Google’s Project Ara is one of the most promising efforts to reimagine the way smartphones are constructed, breaking the mold of the pre-configured handset we’re used to and taking a positively modular approach, allowing users to build the phone of their dreams by combining any number of individual phone components: camera, battery, screen, and more. Ara was supposed to make its public debut in the form of a trial program in Puerto Rico this year, but last week we learned that things had hit a snag, and that the pilot program wouldn’t be getting underway as planned. What we didn’t know was much about the next step Ara would take, and were told to sit tight for news this week. Today Google starts sharing new details about how Ara will arrive, and while the effort is still happening, we’re not going to see anything until sometime next year.

Instead of Puerto Rico, Google now says that it’s “looking at a few locations in the U.S.” for its public Ara test run. It’s not ready to share details on specifically where it has in mind just yet, but its use of the hashtag #newlocationcomingsoon sure suggests that we’ll be learning about these lucky test markets in advance of the ultimate 2016 deployment.

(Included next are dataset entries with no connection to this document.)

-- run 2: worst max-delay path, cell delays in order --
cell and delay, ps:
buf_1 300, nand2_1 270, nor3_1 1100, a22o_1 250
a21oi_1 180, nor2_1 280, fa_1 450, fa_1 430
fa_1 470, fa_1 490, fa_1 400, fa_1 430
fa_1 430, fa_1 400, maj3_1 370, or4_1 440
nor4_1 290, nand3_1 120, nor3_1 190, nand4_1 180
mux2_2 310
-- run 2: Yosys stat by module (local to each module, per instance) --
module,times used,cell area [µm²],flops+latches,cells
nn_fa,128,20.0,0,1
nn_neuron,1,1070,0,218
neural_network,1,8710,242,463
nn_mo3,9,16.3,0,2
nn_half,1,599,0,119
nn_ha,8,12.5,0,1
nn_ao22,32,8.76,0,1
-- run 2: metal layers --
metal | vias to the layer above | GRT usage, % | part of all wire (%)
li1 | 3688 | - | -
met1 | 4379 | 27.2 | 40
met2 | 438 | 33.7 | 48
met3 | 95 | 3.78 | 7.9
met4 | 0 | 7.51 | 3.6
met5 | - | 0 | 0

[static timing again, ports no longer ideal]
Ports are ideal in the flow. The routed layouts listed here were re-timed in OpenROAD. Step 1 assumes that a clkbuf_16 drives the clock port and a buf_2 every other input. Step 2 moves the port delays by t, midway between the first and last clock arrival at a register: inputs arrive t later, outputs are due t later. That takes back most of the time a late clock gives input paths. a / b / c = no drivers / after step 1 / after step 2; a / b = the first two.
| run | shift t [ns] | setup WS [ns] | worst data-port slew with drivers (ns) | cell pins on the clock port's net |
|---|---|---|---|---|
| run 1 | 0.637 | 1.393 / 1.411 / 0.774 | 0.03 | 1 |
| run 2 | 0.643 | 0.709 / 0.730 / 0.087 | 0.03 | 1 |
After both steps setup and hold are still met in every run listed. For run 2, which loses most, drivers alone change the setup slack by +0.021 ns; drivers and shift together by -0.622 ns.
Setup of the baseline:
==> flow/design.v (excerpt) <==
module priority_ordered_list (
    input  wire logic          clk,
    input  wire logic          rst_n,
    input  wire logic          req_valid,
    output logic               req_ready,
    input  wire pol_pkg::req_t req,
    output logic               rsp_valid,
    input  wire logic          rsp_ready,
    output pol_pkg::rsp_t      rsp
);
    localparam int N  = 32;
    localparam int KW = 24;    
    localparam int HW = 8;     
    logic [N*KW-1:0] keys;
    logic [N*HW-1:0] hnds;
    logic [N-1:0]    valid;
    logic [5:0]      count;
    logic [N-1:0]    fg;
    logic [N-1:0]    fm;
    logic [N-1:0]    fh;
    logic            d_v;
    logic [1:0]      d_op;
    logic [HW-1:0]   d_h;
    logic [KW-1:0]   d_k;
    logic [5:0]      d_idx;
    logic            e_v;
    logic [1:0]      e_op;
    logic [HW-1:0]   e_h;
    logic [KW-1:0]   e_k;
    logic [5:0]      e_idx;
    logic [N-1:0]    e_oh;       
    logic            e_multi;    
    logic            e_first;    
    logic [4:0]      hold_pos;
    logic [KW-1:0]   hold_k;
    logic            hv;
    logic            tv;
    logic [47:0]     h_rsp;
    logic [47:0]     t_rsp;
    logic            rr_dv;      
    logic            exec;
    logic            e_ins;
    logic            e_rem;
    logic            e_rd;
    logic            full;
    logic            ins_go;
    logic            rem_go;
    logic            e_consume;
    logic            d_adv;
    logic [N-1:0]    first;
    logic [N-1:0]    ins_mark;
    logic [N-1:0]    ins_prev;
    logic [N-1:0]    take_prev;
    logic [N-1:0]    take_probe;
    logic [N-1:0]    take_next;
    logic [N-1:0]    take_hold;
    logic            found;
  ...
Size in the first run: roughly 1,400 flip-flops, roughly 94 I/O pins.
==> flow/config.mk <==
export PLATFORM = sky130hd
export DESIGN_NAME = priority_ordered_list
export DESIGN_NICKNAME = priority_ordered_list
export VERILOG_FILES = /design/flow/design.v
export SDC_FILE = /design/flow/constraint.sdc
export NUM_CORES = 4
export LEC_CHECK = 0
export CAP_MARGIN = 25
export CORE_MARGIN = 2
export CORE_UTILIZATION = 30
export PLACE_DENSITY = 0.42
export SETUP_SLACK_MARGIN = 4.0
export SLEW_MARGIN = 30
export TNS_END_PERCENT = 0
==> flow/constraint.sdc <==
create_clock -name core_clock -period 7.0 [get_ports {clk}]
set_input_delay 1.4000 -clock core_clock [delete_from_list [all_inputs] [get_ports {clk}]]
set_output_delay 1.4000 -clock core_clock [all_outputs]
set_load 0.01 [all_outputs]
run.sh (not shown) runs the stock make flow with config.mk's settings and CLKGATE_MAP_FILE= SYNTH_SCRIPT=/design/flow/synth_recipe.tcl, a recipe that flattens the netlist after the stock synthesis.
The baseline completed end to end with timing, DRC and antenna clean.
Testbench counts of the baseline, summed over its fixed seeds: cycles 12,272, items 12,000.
Source: an optimization exercise on an open RTL-to-GDS flow (aim: small area and a short achievable clock period). Production flows keep margins and buffers that such runs may drop.
In this exercise RTL edits were held to simulation tests only and were not proved equivalent to the original.

`flow/run.sh`:
```
#!/bin/bash
# synth_recipe.tcl (not shown) runs the flow's synth.tcl, then flattens the netlist and writes it again
# the make line also repeats each setting of config.mk as NAME=value (left out here)
make -C /OpenROAD-flow-scripts/flow DESIGN_CONFIG=/design/flow/config.mk WORK_HOME=/design/flow/orfs CLKGATE_MAP_FILE= SYNTH_SCRIPT=/design/flow/synth_recipe.tcl finish
```
`flow/constraint.sdc`:
```
create_clock -name core_clock -period 110.0 [get_ports {clk}]
set_input_delay 22.0000 -clock core_clock [delete_from_list [all_inputs] [get_ports {clk}]]
set_output_delay 22.0000 -clock core_clock [all_outputs]
set_load 0.01 [all_outputs]
```
Background: an optimization exercise with open tools, aiming at small area, a short achievable clock period and few clock cycles per item. Do not read the settings as production practice.
RTL that was checked went through simulation tests only; none was proved equivalent to the original.

==> flow/design.v (excerpt) <==
module idct_top (
	input logic Clock,
	input logic resetn,
	input logic start,
	input logic [5:0] block_col,
	input logic [4:0] block_row,
	input logic [15:0] SRAM_read_data,
	output logic [15:0] SRAM_write_data,
	output logic [17:0] SRAM_address,
	output logic SRAM_we_n,
	output logic done
);
Size in the first run: roughly 5000 cells after synthesis, about 790 flip-flops, about 66 I/O pins, roughly 53000 um2 of cells after synthesis.
make LEC_CHECK=0 CAP_MARGIN=20 CORE_MARGIN=2 CORE_UTILIZATION=40 SLEW_MARGIN=20 finish   # period 14.0 ns
run.sh (not shown) runs the stock make flow with config.mk's settings and CLKGATE_MAP_FILE= SYNTH_SCRIPT=/design/flow/synth_recipe.tcl, a recipe that flattens the netlist after the stock synthesis.
==> next run, changes <==
--- a/flow/design.v
+++ b/flow/design.v
@@ -285,25 +285,33 @@
 			c_b <= cosv(q4.k, q4.m);
 		end
 		if (q4.v && q4.isrow && q4.p == 2'd0) begin
 			mask <= {(SRAM_read_data != 16'd0), mask[63:1]};
 		end
 	end
 	logic signed [21:0] ph_a;
 	logic signed [22:0] pl_a;
 	logic signed [21:0] ph_b;
 	logic signed [22:0] pl_b;
+	logic signed [5:0] ch_a;
+	logic signed [6:0] cl_a;
+	logic signed [5:0] ch_b;
+	logic signed [6:0] cl_b;
+	assign ch_a = c_a[11:6];
+	assign cl_a = {1'b0, c_a[5:0]};
+	assign ch_b = c_b[11:6];
+	assign cl_b = {1'b0, c_b[5:0]};
 	always_ff @(posedge Clock) begin
-		ph_a <= op_a * $signed(c_a[11:6]);
-		pl_a <= op_a * $signed({1'b0, c_a[5:0]});
-		ph_b <= op_b * $signed(c_b[11:6]);
-		pl_b <= op_b * $signed({1'b0, c_b[5:0]});
+		ph_a <= op_a * ch_a;
+		pl_a <= op_a * cl_a;
+		ph_b <= op_b * ch_b;
+		pl_b <= op_b * cl_b;
 	end
 	logic signed [30:0] acc_a;
 	logic signed [30:0] acc_am;
 	logic signed [30:0] acc_b;
 	logic signed [30:0] acc_bm;
 	logic signed [30:0] xha;
 	logic signed [30:0] xla;
 	logic signed [30:0] xhb;
 	logic signed [30:0] xlb;
 	logic kodd;
- fmax is unchanged
- wire length stays the same
- register-to-register slack stays flat
- cell area stays the same
- non-clock buffer count does not change
- synthesized cell count is unchanged
- critical path depth is unchanged
- synthesized area does not change
Testbench counts after the change, summed over its fixed seeds: cycles 52,353, blocks 256.
No functional check of the RTL was part of the first run of this note.

--- another note on this design; it stands on its own ---

run a:
Design idct_top, start of the top module:
module idct_top (
	input logic Clock,
	input logic resetn,
	input logic start,
	input logic [5:0] block_col,
	input logic [4:0] block_row,
	input logic [15:0] SRAM_read_data,
	output logic [15:0] SRAM_write_data,
	output logic [17:0] SRAM_address,
	output logic SRAM_we_n,
	output logic done
);
	function automatic logic [11:0] cosv(input logic [2:0] k, input logic [2:0] j);
		case ({k, j})
			6'o00: cosv = 12'h5a8;   
			6'o01: cosv = 12'h5a8;   
			6'o02: cosv = 12'h5a8;   
			6'o03: cosv = 12'h5a8;   
			6'o04: cosv = 12'h5a8;   
			6'o05: cosv = 12'h5a8;   
			6'o06: cosv = 12'h5a8;   
			6'o07: cosv = 12'h5a8;   
			6'o10: cosv = 12'h7d8;   
			6'o11: cosv = 12'h6a6;   
			6'o12: cosv = 12'h471;   
			6'o13: cosv = 12'h18f;   
			6'o14: cosv = 12'he71;   
			6'o15: cosv = 12'hb8f;   
			6'o16: cosv = 12'h95a;   
			6'o17: cosv = 12'h828;   
			6'o20: cosv = 12'h764;   
			6'o21: cosv = 12'h30f;   
			6'o22: cosv = 12'hcf1;   
			6'o23: cosv = 12'h89c;   
			6'o24: cosv = 12'h89c;   
			6'o25: cosv = 12'hcf1;   
			6'o26: cosv = 12'h30f;   
			6'o27: cosv = 12'h764;   
			6'o30: cosv = 12'h6a6;   
			6'o31: cosv = 12'he71;   
			6'o32: cosv = 12'h828;   
			6'o33: cosv = 12'hb8f;   
			6'o34: cosv = 12'h471;   
  ...
Size in the first run: about 5100 cells after synthesis, about 0.046 sq mm of cells after synthesis.
export LEC_CHECK = 0
export ABC_AREA = 1
export CAP_MARGIN = 20
export CORE_MARGIN = 2
export CORE_UTILIZATION = 70
export CTS_CLUSTER_DIAMETER = 200
export CTS_CLUSTER_SIZE = 20
export SLEW_MARGIN = 20
create_clock -name core_clock -period 14.0 [get_ports {Clock}]
standard.sh (not shown) runs the stock make flow with config.mk's settings and CLKGATE_MAP_FILE= SYNTH_SCRIPT=/design/flow/synth_recipe.tcl, a recipe that flattens the netlist after the stock synthesis.
==> flow/flow/run.sh <==
#!/bin/bash
# Own layout flow: the standard ORFS flow (standard.sh: unchanged synthesis, floorplan,
# placement, CTS and routing) with two make variables changed:
#  - SETUP_SLACK_MARGIN: the timing-repair steps keep working until the setup slack is this
#    large, so paths are repaired well inside the 14 ns clock;
set -euo pipefail
cd "$(dirname "${BASH_SOURCE[0]}")/.."
bash standard.sh SETUP_SLACK_MARGIN=10.0 "BUFFER_PORTS_ARGS=-buffer_cell sky130_fd_sc_hd__buf_2" finish > flow_standard.log 2>&1
Testbench counts of run a, summed over its fixed seeds: cycles 51,086, blocks 256.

Google doesn’t spend much time talking about exactly why the Puerto Rico Ara plan fell apart like it did, but references to “lots of iterations… more than we thought” may imply that as the Google Advanced Technology & Projects group began to appreciate just how varied all these Ara combinations were promising to be, it needed to find a much larger sample group than the island territory could offer. Considering the complexities involved with a project of this scope, we’re just glad to know that Google’s taking its time making sure it gets its testing done right.

Source: Project Ara 1,2,3 (Twitter)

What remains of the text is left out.